> [Data]
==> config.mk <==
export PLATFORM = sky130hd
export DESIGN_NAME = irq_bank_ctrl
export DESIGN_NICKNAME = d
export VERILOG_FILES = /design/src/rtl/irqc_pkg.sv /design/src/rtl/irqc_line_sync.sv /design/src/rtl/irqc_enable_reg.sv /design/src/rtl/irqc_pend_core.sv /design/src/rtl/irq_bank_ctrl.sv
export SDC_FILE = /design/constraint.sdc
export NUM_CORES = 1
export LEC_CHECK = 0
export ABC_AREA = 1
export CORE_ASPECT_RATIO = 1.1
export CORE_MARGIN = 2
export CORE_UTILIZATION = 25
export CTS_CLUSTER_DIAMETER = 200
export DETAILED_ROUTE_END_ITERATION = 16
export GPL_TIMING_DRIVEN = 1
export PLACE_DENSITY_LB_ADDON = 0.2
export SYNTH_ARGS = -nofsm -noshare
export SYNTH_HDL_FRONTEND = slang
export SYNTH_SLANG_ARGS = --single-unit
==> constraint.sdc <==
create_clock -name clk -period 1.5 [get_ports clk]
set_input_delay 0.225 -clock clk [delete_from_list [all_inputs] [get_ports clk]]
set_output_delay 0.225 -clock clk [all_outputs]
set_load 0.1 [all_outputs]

...

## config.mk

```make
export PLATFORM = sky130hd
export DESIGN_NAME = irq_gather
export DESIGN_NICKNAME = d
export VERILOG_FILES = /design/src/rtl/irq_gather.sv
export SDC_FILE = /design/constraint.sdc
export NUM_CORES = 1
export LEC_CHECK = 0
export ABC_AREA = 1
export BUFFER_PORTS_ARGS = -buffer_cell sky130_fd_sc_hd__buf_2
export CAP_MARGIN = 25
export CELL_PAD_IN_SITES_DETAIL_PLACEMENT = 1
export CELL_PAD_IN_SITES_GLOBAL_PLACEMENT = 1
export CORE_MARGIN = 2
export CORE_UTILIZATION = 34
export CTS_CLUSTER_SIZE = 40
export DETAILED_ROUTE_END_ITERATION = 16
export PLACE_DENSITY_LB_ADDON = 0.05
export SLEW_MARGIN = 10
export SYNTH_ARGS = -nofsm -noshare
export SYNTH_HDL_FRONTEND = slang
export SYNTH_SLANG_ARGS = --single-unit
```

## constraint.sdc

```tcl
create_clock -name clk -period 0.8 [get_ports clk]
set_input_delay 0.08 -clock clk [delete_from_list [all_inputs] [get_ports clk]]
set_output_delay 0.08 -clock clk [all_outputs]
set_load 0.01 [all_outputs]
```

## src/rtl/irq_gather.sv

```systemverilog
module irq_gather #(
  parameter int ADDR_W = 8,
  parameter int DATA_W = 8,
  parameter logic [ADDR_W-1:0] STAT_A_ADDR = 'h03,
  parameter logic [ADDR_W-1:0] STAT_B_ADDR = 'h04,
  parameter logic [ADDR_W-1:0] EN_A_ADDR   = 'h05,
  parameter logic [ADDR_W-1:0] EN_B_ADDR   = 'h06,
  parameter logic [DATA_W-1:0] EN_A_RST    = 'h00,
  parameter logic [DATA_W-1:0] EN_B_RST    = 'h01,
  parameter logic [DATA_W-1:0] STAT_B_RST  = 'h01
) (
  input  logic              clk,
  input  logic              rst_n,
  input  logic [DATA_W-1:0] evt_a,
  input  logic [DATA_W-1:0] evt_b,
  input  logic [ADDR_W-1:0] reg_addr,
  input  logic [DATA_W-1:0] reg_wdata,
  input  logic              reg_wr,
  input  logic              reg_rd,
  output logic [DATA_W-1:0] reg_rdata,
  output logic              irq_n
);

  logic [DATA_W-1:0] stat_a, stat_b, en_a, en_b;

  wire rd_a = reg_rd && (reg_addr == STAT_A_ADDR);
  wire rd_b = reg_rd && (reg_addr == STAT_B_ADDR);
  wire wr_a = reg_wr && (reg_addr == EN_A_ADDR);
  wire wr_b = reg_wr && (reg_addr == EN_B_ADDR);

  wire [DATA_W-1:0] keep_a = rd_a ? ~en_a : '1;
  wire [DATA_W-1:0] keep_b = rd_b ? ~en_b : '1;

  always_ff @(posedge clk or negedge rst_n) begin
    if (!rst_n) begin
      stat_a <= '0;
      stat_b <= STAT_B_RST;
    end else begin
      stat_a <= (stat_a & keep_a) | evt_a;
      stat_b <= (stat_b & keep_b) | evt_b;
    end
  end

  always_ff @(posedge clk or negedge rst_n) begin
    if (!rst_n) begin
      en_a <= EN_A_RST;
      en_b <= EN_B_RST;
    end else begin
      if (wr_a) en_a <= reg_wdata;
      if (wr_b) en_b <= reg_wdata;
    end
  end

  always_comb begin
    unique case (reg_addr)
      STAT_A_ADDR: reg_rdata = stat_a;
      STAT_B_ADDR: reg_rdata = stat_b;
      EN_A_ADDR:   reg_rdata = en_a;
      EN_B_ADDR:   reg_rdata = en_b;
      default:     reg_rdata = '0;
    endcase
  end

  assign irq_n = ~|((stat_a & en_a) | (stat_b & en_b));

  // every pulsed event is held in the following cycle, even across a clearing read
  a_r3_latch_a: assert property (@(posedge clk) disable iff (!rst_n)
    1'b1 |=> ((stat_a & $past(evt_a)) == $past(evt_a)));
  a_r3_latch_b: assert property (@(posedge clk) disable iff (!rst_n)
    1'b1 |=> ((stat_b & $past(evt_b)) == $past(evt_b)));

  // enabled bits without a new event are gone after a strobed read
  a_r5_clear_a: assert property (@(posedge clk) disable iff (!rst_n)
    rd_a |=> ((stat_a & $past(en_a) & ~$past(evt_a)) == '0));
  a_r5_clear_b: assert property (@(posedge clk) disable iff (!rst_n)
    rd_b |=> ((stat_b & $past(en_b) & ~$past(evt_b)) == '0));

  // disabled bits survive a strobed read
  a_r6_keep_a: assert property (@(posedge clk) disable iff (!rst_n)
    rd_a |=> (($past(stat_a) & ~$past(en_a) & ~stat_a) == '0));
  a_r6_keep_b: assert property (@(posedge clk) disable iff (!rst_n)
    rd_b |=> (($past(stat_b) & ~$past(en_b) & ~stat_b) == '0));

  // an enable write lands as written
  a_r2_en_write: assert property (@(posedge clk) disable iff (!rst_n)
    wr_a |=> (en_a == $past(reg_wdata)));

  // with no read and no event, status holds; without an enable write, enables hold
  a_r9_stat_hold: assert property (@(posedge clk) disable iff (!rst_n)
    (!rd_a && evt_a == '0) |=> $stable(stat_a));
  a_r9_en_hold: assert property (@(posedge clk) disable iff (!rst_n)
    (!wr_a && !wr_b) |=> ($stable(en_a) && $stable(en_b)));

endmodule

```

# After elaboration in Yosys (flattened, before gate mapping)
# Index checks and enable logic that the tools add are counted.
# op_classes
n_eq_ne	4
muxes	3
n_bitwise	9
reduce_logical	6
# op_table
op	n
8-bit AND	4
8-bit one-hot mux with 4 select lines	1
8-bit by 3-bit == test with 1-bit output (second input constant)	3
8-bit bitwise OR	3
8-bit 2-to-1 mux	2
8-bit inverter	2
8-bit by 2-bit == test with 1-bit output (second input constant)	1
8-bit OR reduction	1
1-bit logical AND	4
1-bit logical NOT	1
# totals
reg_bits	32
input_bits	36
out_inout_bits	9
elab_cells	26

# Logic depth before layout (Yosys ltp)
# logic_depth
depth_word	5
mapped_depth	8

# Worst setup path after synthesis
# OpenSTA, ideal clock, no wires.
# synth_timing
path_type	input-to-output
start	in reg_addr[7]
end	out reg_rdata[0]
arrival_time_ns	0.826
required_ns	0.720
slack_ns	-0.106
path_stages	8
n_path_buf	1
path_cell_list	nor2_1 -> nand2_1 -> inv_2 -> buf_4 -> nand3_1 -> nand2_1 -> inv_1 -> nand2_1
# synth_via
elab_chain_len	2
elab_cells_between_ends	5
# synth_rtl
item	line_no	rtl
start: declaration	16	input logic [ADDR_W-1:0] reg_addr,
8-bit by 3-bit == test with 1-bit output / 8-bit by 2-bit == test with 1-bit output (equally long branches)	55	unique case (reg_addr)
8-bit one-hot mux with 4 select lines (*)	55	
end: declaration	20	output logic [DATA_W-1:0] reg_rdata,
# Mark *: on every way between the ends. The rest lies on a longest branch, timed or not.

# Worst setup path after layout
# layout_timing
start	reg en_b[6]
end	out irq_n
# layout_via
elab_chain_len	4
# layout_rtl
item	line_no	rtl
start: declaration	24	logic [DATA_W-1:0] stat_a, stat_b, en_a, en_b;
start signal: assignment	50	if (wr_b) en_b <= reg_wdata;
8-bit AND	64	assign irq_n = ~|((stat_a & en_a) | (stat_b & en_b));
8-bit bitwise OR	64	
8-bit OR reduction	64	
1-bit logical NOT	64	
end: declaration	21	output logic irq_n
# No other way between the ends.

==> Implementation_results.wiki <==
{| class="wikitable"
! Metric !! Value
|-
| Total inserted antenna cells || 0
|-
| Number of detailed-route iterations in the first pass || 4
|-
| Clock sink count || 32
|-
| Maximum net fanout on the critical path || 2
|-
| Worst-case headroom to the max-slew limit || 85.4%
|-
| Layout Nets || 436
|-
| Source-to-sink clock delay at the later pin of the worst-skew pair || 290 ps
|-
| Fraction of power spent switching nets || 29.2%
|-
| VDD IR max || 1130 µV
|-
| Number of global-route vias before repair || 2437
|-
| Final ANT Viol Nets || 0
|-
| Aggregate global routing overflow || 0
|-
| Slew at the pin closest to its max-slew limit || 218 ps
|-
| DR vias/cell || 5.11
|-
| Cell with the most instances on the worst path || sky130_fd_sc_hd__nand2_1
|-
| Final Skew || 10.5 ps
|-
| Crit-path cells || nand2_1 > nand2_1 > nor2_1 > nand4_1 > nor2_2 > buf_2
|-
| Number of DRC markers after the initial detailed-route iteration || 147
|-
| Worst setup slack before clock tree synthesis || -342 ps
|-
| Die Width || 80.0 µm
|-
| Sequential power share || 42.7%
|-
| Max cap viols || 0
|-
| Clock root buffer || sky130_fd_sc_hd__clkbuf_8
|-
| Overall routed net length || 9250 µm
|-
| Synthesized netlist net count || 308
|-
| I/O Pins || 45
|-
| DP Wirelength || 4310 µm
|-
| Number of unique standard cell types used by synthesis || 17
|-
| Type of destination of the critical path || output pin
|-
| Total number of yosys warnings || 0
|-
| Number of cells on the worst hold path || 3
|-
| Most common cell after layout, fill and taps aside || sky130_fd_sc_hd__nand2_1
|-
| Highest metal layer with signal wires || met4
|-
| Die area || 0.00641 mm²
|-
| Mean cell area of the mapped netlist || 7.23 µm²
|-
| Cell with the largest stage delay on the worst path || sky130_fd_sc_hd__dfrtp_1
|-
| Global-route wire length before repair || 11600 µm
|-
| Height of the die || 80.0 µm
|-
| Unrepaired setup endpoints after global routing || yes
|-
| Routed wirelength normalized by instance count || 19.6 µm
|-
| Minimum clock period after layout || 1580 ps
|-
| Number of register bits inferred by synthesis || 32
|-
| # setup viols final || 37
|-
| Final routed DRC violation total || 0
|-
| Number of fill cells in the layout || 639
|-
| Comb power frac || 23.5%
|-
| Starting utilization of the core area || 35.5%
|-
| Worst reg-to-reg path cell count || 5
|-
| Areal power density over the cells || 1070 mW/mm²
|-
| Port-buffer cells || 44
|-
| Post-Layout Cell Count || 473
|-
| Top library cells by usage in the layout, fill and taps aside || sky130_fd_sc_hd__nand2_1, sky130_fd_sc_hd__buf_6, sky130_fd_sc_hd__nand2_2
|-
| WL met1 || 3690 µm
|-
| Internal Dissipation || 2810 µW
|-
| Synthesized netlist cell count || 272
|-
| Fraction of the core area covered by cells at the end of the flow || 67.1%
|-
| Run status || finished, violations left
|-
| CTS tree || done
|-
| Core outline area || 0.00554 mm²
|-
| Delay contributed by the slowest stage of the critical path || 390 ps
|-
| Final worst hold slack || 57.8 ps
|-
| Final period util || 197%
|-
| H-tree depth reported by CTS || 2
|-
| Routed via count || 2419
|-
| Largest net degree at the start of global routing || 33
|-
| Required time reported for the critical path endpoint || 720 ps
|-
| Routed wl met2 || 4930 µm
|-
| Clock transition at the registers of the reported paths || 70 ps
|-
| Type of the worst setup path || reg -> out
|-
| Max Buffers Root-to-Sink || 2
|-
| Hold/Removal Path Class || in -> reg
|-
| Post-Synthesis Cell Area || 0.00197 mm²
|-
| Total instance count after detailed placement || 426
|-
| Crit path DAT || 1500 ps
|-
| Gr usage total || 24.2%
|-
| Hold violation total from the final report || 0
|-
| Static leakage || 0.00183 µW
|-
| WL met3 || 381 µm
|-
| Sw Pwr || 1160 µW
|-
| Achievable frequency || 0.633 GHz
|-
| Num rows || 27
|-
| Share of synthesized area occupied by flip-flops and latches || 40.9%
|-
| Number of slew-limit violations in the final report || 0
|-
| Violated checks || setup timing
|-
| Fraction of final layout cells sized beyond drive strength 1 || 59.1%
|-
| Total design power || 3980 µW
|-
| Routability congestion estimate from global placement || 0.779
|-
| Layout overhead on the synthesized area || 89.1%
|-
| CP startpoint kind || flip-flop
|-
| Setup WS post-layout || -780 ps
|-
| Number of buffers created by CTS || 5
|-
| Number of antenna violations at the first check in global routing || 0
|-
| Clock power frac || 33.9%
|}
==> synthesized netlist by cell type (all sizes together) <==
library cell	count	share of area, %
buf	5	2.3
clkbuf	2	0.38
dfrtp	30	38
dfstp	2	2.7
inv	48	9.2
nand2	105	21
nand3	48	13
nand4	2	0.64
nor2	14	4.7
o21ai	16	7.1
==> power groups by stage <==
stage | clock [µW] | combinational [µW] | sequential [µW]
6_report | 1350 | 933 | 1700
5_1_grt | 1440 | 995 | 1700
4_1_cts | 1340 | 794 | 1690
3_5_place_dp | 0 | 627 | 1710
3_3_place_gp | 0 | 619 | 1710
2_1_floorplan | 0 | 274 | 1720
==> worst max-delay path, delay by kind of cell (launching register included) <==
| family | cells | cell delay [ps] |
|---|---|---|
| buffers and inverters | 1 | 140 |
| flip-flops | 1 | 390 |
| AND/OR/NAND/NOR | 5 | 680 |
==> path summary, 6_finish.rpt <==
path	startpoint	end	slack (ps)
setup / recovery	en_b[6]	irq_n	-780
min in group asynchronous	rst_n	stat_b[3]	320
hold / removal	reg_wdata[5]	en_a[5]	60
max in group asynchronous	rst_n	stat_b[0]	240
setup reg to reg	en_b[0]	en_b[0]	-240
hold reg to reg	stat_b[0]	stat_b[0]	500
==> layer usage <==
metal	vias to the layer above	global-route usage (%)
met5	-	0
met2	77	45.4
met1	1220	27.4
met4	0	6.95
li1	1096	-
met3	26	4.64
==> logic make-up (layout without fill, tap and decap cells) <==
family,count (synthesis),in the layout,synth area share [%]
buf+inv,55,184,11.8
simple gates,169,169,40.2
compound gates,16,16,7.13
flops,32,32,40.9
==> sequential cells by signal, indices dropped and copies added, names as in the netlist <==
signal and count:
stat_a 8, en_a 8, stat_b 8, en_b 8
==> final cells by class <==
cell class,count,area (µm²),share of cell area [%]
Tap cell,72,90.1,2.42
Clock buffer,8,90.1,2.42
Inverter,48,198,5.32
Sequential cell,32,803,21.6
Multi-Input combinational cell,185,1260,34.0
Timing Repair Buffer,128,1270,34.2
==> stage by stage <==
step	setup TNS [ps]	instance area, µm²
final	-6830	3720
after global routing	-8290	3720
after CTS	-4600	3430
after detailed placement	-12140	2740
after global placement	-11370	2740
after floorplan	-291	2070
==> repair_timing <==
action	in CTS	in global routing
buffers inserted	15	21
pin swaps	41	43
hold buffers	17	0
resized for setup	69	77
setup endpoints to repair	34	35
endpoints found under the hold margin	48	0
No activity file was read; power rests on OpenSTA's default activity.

==

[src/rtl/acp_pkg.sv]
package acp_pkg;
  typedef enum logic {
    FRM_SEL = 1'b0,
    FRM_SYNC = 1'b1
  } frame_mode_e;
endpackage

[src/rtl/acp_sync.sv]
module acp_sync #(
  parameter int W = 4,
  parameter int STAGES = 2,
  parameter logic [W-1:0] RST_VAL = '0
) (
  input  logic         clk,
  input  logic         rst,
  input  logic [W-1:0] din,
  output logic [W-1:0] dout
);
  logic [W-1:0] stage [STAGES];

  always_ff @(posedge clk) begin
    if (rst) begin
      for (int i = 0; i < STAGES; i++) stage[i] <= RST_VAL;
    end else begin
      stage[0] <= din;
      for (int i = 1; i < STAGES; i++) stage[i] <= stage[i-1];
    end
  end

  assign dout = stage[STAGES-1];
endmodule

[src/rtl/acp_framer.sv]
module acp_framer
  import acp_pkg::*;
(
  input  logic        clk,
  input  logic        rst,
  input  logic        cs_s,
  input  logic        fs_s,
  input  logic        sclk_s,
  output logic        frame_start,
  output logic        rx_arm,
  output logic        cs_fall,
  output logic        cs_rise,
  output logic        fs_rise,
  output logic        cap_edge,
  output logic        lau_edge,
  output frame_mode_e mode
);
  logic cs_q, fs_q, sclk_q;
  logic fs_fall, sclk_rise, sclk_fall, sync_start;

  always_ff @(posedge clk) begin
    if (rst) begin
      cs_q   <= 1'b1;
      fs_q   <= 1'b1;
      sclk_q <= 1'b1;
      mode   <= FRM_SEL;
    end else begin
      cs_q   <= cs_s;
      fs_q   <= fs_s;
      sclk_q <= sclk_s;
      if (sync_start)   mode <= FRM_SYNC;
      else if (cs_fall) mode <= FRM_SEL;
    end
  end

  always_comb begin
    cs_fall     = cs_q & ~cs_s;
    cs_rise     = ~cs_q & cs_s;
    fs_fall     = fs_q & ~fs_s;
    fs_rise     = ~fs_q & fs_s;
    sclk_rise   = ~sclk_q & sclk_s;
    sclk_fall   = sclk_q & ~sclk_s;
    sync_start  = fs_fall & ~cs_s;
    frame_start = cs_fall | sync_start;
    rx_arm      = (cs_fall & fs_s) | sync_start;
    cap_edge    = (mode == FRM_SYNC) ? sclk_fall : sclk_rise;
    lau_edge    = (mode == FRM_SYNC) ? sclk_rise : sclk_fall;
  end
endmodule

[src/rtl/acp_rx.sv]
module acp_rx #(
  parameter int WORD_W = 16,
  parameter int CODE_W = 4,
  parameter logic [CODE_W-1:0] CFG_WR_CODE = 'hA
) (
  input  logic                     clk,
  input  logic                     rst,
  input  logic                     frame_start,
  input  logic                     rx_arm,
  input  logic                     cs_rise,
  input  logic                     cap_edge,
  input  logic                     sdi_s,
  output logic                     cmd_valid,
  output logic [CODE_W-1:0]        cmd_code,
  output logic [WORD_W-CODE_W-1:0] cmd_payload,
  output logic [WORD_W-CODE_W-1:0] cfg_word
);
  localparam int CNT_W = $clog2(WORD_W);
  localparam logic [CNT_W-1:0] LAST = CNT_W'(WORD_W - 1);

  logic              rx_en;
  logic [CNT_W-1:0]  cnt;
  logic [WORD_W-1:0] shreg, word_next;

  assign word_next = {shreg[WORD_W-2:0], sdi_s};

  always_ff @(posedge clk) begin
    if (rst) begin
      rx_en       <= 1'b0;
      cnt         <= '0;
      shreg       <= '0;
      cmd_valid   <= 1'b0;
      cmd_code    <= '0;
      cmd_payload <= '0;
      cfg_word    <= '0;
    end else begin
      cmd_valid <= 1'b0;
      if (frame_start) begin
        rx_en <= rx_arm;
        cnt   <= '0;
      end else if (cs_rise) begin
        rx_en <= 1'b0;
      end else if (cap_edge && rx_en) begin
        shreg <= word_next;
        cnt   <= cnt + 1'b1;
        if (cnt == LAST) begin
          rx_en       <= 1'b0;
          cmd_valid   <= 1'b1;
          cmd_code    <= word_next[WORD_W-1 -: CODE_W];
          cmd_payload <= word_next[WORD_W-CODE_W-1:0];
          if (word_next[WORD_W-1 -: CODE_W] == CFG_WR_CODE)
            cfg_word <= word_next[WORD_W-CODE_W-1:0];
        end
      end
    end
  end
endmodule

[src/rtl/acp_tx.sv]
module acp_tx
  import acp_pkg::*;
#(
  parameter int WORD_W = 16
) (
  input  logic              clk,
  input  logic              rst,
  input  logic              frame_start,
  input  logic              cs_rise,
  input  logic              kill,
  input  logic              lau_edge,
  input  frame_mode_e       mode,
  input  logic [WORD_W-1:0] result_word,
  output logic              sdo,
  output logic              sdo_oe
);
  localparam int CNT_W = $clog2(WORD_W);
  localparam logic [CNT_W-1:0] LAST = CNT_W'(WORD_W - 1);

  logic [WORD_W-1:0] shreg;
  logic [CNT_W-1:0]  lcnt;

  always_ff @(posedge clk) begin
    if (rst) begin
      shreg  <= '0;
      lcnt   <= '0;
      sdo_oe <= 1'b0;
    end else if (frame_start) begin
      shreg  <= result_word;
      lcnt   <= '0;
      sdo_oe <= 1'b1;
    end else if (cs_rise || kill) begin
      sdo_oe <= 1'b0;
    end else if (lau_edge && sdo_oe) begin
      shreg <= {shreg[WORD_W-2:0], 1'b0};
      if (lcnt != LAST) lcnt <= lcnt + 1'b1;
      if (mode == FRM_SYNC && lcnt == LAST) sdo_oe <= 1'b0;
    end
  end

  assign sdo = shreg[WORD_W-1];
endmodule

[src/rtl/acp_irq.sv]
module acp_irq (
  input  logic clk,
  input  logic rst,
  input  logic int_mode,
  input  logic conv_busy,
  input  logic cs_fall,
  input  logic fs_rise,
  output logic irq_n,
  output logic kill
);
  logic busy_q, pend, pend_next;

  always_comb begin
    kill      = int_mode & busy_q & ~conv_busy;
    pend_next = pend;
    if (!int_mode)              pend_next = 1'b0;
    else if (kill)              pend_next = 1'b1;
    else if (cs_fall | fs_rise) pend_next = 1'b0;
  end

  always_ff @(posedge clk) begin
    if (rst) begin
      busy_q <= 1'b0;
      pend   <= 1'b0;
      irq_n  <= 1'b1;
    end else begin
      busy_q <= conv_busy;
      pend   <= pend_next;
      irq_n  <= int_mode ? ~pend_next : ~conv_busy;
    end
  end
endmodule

> [Exercise details] Reproduce exactly, and only, the part of the listing above that begins at the line with "fs_s) | sync_start;" and goes on through the line with "output logic [CODE_W-1:0]".

> [Answer area]
    rx_arm      = (cs_fall & fs_s) | sync_start;
    cap_edge    = (mode == FRM_SYNC) ? sclk_fall : sclk_rise;
    lau_edge    = (mode == FRM_SYNC) ? sclk_rise : sclk_fall;
  end
endmodule

[src/rtl/acp_rx.sv]
module acp_rx #(
  parameter int WORD_W = 16,
  parameter int CODE_W = 4,
  parameter logic [CODE_W-1:0] CFG_WR_CODE = 'hA
) (
  input  logic                     clk,
  input  logic                     rst,
  input  logic                     frame_start,
  input  logic                     rx_arm,
  input  logic                     cs_rise,
  input  logic                     cap_edge,
  input  logic                     sdi_s,
  output logic                     cmd_valid,
  output logic [CODE_W-1:0]        cmd_code,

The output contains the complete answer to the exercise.